Given the records below, would you repeat exactly the lines that begin at the one containing "stage by stage" and end at the one containing "5_1_grt: 91570 / 0.3852 / 14.38 / 2.188", inclusive?
>>>>
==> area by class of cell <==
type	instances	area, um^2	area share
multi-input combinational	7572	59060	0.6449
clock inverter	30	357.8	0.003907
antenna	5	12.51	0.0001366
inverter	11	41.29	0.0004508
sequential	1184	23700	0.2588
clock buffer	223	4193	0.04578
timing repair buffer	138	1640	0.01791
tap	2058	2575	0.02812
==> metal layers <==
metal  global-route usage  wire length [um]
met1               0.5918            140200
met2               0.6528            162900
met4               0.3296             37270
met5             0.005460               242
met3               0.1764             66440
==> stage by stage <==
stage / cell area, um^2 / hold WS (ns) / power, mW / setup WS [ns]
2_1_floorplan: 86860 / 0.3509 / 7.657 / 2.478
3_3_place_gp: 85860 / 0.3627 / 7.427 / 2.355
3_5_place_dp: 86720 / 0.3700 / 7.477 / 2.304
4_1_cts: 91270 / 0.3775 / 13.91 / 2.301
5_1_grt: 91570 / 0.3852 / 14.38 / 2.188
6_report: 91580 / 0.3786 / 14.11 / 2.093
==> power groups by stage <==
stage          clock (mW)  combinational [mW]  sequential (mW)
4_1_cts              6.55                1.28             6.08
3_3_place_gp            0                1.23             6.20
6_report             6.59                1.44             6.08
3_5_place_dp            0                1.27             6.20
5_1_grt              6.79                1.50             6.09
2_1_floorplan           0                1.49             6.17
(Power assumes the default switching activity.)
===== config.mk =====
export PLATFORM = sky130hd
export DESIGN_NAME = pipelined_segmented_adder
export DESIGN_NICKNAME = d
export VERILOG_FILES = /design/src/rtl/final_add_pkg.sv /design/src/rtl/pipelined_segmented_adder_add_segment.sv /design/src/rtl/pipelined_segmented_adder.sv
export SDC_FILE = /design/constraint.sdc
export NUM_CORES = 1
export LEC_CHECK = 0
export BUFFER_PORTS_ARGS = -buffer_cell sky130_fd_sc_hd__buf_4
export CAP_MARGIN = 20
export CORE_MARGIN = 2
export CORE_UTILIZATION = 45
export CTS_BUF_LIST = sky130_fd_sc_hd__clkbuf_4
export CTS_CLUSTER_DIAMETER = 120
export CTS_CLUSTER_SIZE = 10
export DETAILED_ROUTE_END_ITERATION = 8
export GPL_ROUTABILITY_DRIVEN = 0
export GPL_TIMING_DRIVEN = 0
export HOLD_SLACK_MARGIN = 0.05
export REMOVE_ABC_BUFFERS = 1
export SYNTH_ARGS = -nofsm -noshare
export SYNTH_HDL_FRONTEND = slang
export SYNTH_SLANG_ARGS = --single-unit
export TNS_END_PERCENT = 1

===== constraint.sdc =====
create_clock -name clk -period 14.4 [get_ports clk]
set_input_delay 1.44 -clock clk [delete_from_list [all_inputs] [get_ports clk]]
set_output_delay 1.44 -clock clk [all_outputs]
set_load 0.02 [all_outputs]

===== src/rtl/final_add_pkg.sv =====
// Shared types for the segmented final adder: mode enum and segment sizing.
// seg_width() returns ceil(width/nseg), the width of each carry segment.
package final_add_pkg;

    typedef enum logic [1:0] {
        COMB  = 2'd0,
        PIPE  = 2'd1,
        DRAIN = 2'd2
    } mode_e;

    function automatic int seg_width(input int width, input int nseg);
        return (width + nseg - 1) / nseg;
    endfunction

endpackage


===== src/rtl/pipelined_segmented_adder_add_segment.sv =====
// add_segment: one carry segment, {cout_o, sum_o} = a_i + b_i + cin_i.
// Ports: a_i/b_i SEGW-bit operands, cin_i carry in, sum_o/cout_o result.
module add_segment #(
    parameter int SEGW = 4
) (
    input  logic [SEGW-1:0] a_i,
    input  logic [SEGW-1:0] b_i,
    input  logic            cin_i,
    output logic [SEGW-1:0] sum_o,
    output logic            cout_o
);

    assign {cout_o, sum_o} = {1'b0, a_i}
                           + {1'b0, b_i}
                           + {{SEGW{1'b0}}, cin_i};

endmodule
[src/rtl/ascii_num_parser_pkg.sv]
// Shared ASCII constants and enums for the receive-side number and command parsers.
package ascii_pkg;

  localparam logic [7:0] CHAR_0   = 8'h30;
  localparam logic [7:0] CHAR_9   = 8'h39;
  localparam logic [7:0] CHAR_A   = 8'h41;
  localparam logic [7:0] CHAR_F   = 8'h46;
  localparam logic [7:0] CHAR_a   = 8'h61;
  localparam logic [7:0] CHAR_f   = 8'h66;
  localparam logic [7:0] CHAR_CR  = 8'h0D;
  localparam logic [7:0] CHAR_LF  = 8'h0A;
  localparam logic [7:0] CHAR_ESC = 8'h1B;

  typedef enum logic [1:0] {
    RADIX_BIN = 2'b00,
    RADIX_DEC = 2'b01,
    RADIX_HEX = 2'b10,
    RADIX_RSV = 2'b11
  } radix_e;

  typedef enum logic [1:0] {
    ST_IDLE  = 2'b00,
    ST_ACCUM = 2'b01,
    ST_ERROR = 2'b10
  } parse_state_e;

endpackage

[src/rtl/ascii_digit_decode.sv]
// Classifies one ASCII byte as digit / terminator / abort under a given radix.
module ascii_digit_decode
  import ascii_pkg::*;
(
  input  logic [7:0] in,
  input  radix_e     radix,
  output logic       is_digit,
  output logic       is_term,
  output logic       is_abort,
  output logic [3:0] digit
);

  logic num_chr;
  logic upper_chr;
  logic lower_chr;

  always_comb begin
    num_chr   = (in >= CHAR_0) && (in <= CHAR_9);
    upper_chr = (in >= CHAR_A) && (in <= CHAR_F);
    lower_chr = (in >= CHAR_a) && (in <= CHAR_f);
    is_term   = (in == CHAR_CR) || (in == CHAR_LF);
    is_abort  = (in == CHAR_ESC);
    is_digit  = 1'b0;
    digit     = in[3:0];
    case (radix)
      RADIX_BIN: is_digit = (in == CHAR_0) || (in == CHAR_0 + 8'd1);
      RADIX_DEC: is_digit = num_chr;
      RADIX_HEX: begin
        is_digit = num_chr || upper_chr || lower_chr;
        // 'A'/'a' carry 1 in their low nibble, so +9 lands on 10
        if (upper_chr || lower_chr) digit = in[3:0] + 4'd9;
      end
      default:   is_digit = 1'b0;
    endcase
  end

endmodule

[src/rtl/ascii_num_parser.sv]
// Accumulates a binary/decimal/hex ASCII number and publishes it on CR/LF,
// rejecting illegal characters, digit overrun and arithmetic overflow.
module ascii_num_parser
  import ascii_pkg::*;
#(
  parameter int WIDTH      = 16,
  parameter int MAX_DIGITS = 16
) (
  input  logic                            clk,
  input  logic                            rst,
  input  logic [7:0]                      in,
  input  logic                            w_RX_dv,
  input  logic [1:0]                      mode,
  output logic [WIDTH-1:0]                out,
  output logic                            out_valid,
  output logic                            err,
  output logic                            busy,
  output logic [$clog2(MAX_DIGITS+1)-1:0] digit_cnt
);

  localparam int CNT_W = $clog2(MAX_DIGITS + 1);

  parse_state_e     state_q, state_d;
  radix_e           radix_q, radix_d, dec_radix;
  logic [WIDTH-1:0] acc_q, acc_d, out_d;
  logic [CNT_W-1:0] cnt_q, cnt_d;
  logic             ov_d, err_d;
  logic             is_digit, is_term, is_abort;
  logic [3:0]       digit;
  logic [WIDTH+3:0] next_val;

  // Shift-only scaling; four guard bits catch any overflow of a single step.
  function automatic logic [WIDTH+3:0] scale(input logic [WIDTH-1:0] a, input radix_e r);
    logic [WIDTH+3:0] ext;
    ext = {4'b0000, a};
    case (r)
      RADIX_BIN: return ext << 1;
      RADIX_HEX: return ext << 4;
      default:   return (ext << 3) + (ext << 1);
    endcase
  endfunction

  // Radix comes from the live mode only while waiting for the first digit.
  assign dec_radix = (state_q == ST_IDLE) ? radix_e'(mode) : radix_q;

  ascii_digit_decode u_decode (
    .in       (in),
    .radix    (dec_radix),
    .is_digit (is_digit),
    .is_term  (is_term),
    .is_abort (is_abort),
    .digit    (digit)
  );

  assign next_val = scale(acc_q, radix_q) + (WIDTH + 4)'(digit);

  always_comb begin
    state_d = state_q;
    radix_d = radix_q;
    acc_d   = acc_q;
    cnt_d   = cnt_q;
    out_d   = out;
    ov_d    = 1'b0;
    err_d   = 1'b0;
    if (w_RX_dv) begin
      case (state_q)
        ST_IDLE: begin
          if (is_digit) begin
            acc_d   = WIDTH'(digit);
            cnt_d   = CNT_W'(1);
            radix_d = radix_e'(mode);
            state_d = ST_ACCUM;
          end else if (!is_term && !is_abort) begin
            state_d = ST_ERROR;
          end
        end
        ST_ACCUM: begin
          if (is_digit) begin
            if ((next_val[WIDTH+3:WIDTH] != 4'd0) || (cnt_q == CNT_W'(MAX_DIGITS))) begin
              state_d = ST_ERROR;
            end else begin
              acc_d = next_val[WIDTH-1:0];
              cnt_d = cnt_q + CNT_W'(1);
            end
          end else if (is_term || is_abort) begin
            out_d   = is_term ? acc_q : out;
            ov_d    = is_term;
            acc_d   = '0;
            cnt_d   = '0;
            state_d = ST_IDLE;
          end else begin
            state_d = ST_ERROR;
          end
        end
        ST_ERROR: begin
          if (is_term || is_abort) begin
            err_d   = is_term;
            acc_d   = '0;
            cnt_d   = '0;
            state_d = ST_IDLE;
          end
        end
        default: state_d = ST_IDLE;
      endcase
    end
  end

  always_ff @(posedge clk or negedge rst) begin
    if (!rst) begin
      state_q   <= ST_IDLE;
      radix_q   <= RADIX_DEC;
      acc_q     <= '0;
      cnt_q     <= '0;
      out       <= '0;
      out_valid <= 1'b0;
      err       <= 1'b0;
    end else begin
      state_q   <= state_d;
      radix_q   <= radix_d;
      acc_q     <= acc_d;
      cnt_q     <= cnt_d;
      out       <= out_d;
      out_valid <= ov_d;
      err       <= err_d;
    end
  end

  assign busy      = (state_q != ST_IDLE);
  assign digit_cnt = cnt_q;

endmodule

[config.mk]
export PLATFORM = sky130hd
export DESIGN_NAME = ascii_num_parser
export DESIGN_NICKNAME = d
export VERILOG_FILES = /design/src/rtl/ascii_num_parser_pkg.sv /design/src/rtl/ascii_digit_decode.sv /design/src/rtl/ascii_num_parser.sv
export SDC_FILE = /design/constraint.sdc
export NUM_CORES = 1
export LEC_CHECK = 0
export ABC_AREA = 1
export BUFFER_PORTS_ARGS = -buffer_cell sky130_fd_sc_hd__buf_4
export CAP_MARGIN = 40
export CORE_UTILIZATION = 45
export DETAILED_ROUTE_END_ITERATION = 10
export GPL_TIMING_DRIVEN = 0
export PLACE_DENSITY = 0.75
export REMOVE_ABC_BUFFERS = 1
export SYNTH_ARGS = -nofsm -noshare
export SYNTH_HDL_FRONTEND = slang
export SYNTH_SLANG_ARGS = --single-unit
[constraint.sdc]
create_clock -name clk -period 7.4 [get_ports clk]
set_input_delay 0.37 -clock clk [delete_from_list [all_inputs] [get_ports clk]]
set_output_delay 0.37 -clock clk [all_outputs]
set_load 0.02 [all_outputs]
==> results of run 1 <==
## power by group
group          total, mW  internal [mW]  leakage, nW  switching (mW)
clock network      0.220          0.135       0.0654          0.0855
logic              0.680          0.202         1.87           0.478
registers          0.309          0.262        0.585          0.0475
## logic make-up (layout without fill, tap and decap cells)
logic type | count (synthesis) | count (layout) | share of synthesized area
adders and majority gates | 28 | 28 | 0.0850
buffers and inverters | 138 | 164 | 0.128
AOI/OAI and AO/OA | 96 | 96 | 0.126
xor gates and xnor gates | 3 | 3 | 0.00611
DFF | 43 | 43 | 0.251
and+or+nand+nor | 409 | 409 | 0.404
## cells in the final DEF (no fill, tap or decap), drive strengths merged, types with 2 or more instances in the layout
cell    synthesis  layout
buf            11      38
nor2           56      56
nand3          84      84
and2            3       3
o211ai          3       3
nand2         246     246
clkinv          2       2
bufinv          0       2
o31ai           2       2
a22oi           9       9
ha             26      26
clkbuf          9       6
o22ai           2       2
o21ai          41      41
xor2            3       3
a31oi           3       3
fa              2       2
dfrtp          42      42
nand4          17      17
a21oi          31      31
inv           116     116
## metrics by stage
stage	cells	power (mW)	hold slack (ps)	cell area [um^2]
4_1_cts	872	1.20	79.0	4780
2_1_floorplan	697	0.779	74.4	4190
3_5_place_dp	864	0.977	409	4640
6_report	872	1.21	50.4	4780
5_1_grt	872	1.31	92.5	4780
3_3_place_gp	862	0.950	395	4620
## cell usage after synthesis (5+ instances only)
cell type | count | share of area
nor2_1 | 49 | 0.043
inv_1 | 115 | 0.10
o21ai_0 | 41 | 0.048
buf_2 | 6 | 0.0070
nand2_1 | 243 | 0.21
ha_1 | 26 | 0.076
nand4_1 | 17 | 0.025
dfrtp_1 | 42 | 0.24
a21oi_1 | 31 | 0.036
nand3_1 | 83 | 0.097
clkbuf_1 | 9 | 0.0079
nor2_2 | 5 | 0.0073
a22oi_1 | 9 | 0.016
## state kept, by name, indices dropped and copies added (netlist names)
| register | cells |
|---|---|
| out_valid | 1 |
| acc_q | 16 |
| err | 1 |
| state_q | 2 |
| digit_cnt | 5 |
| out | 16 |
| radix_q | 2 |
## layer usage
layer / vias to the layer above / routed length [um]
li1: 2353 / -
met1: 2097 / 5060
met2: 162 / 5700
met3: 27 / 656
met4: 0 / 329
met5: - / 0
## final cells by class
| cell class | instances | area [um^2] | share of cell area |
|---|---|---|---|
| multi-input combinational | 536 | 2670 | 0.560 |
| timing repair buffer | 38 | 289 | 0.0605 |
| sequential | 43 | 1080 | 0.226 |
| clock inverter | 2 | 60.1 | 0.0126 |
| clock buffer | 6 | 72.6 | 0.0152 |
| inverter | 118 | 443 | 0.0927 |
| tap | 129 | 161 | 0.0338 |
## worst max path at each step
stage          slack [ps]        end  cells after the start       start
2_1_floorplan        3750   acc_q[0]                     26  state_q[0]
3_3_place_gp         3040   acc_q[1]                     25  radix_q[0]
3_5_place_dp         2880  acc_q[10]                     25  radix_q[0]
4_1_cts              2840   acc_q[8]                     25  radix_q[0]
5_1_grt              2310   acc_q[8]                     27  state_q[0]
6_report             2790   acc_q[8]                     25  radix_q[0]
<<<<
* Expected answer
==> stage by stage <==
stage / cell area, um^2 / hold WS (ns) / power, mW / setup WS [ns]
2_1_floorplan: 86860 / 0.3509 / 7.657 / 2.478
3_3_place_gp: 85860 / 0.3627 / 7.427 / 2.355
3_5_place_dp: 86720 / 0.3700 / 7.477 / 2.304
4_1_cts: 91270 / 0.3775 / 13.91 / 2.301
5_1_grt: 91570 / 0.3852 / 14.38 / 2.188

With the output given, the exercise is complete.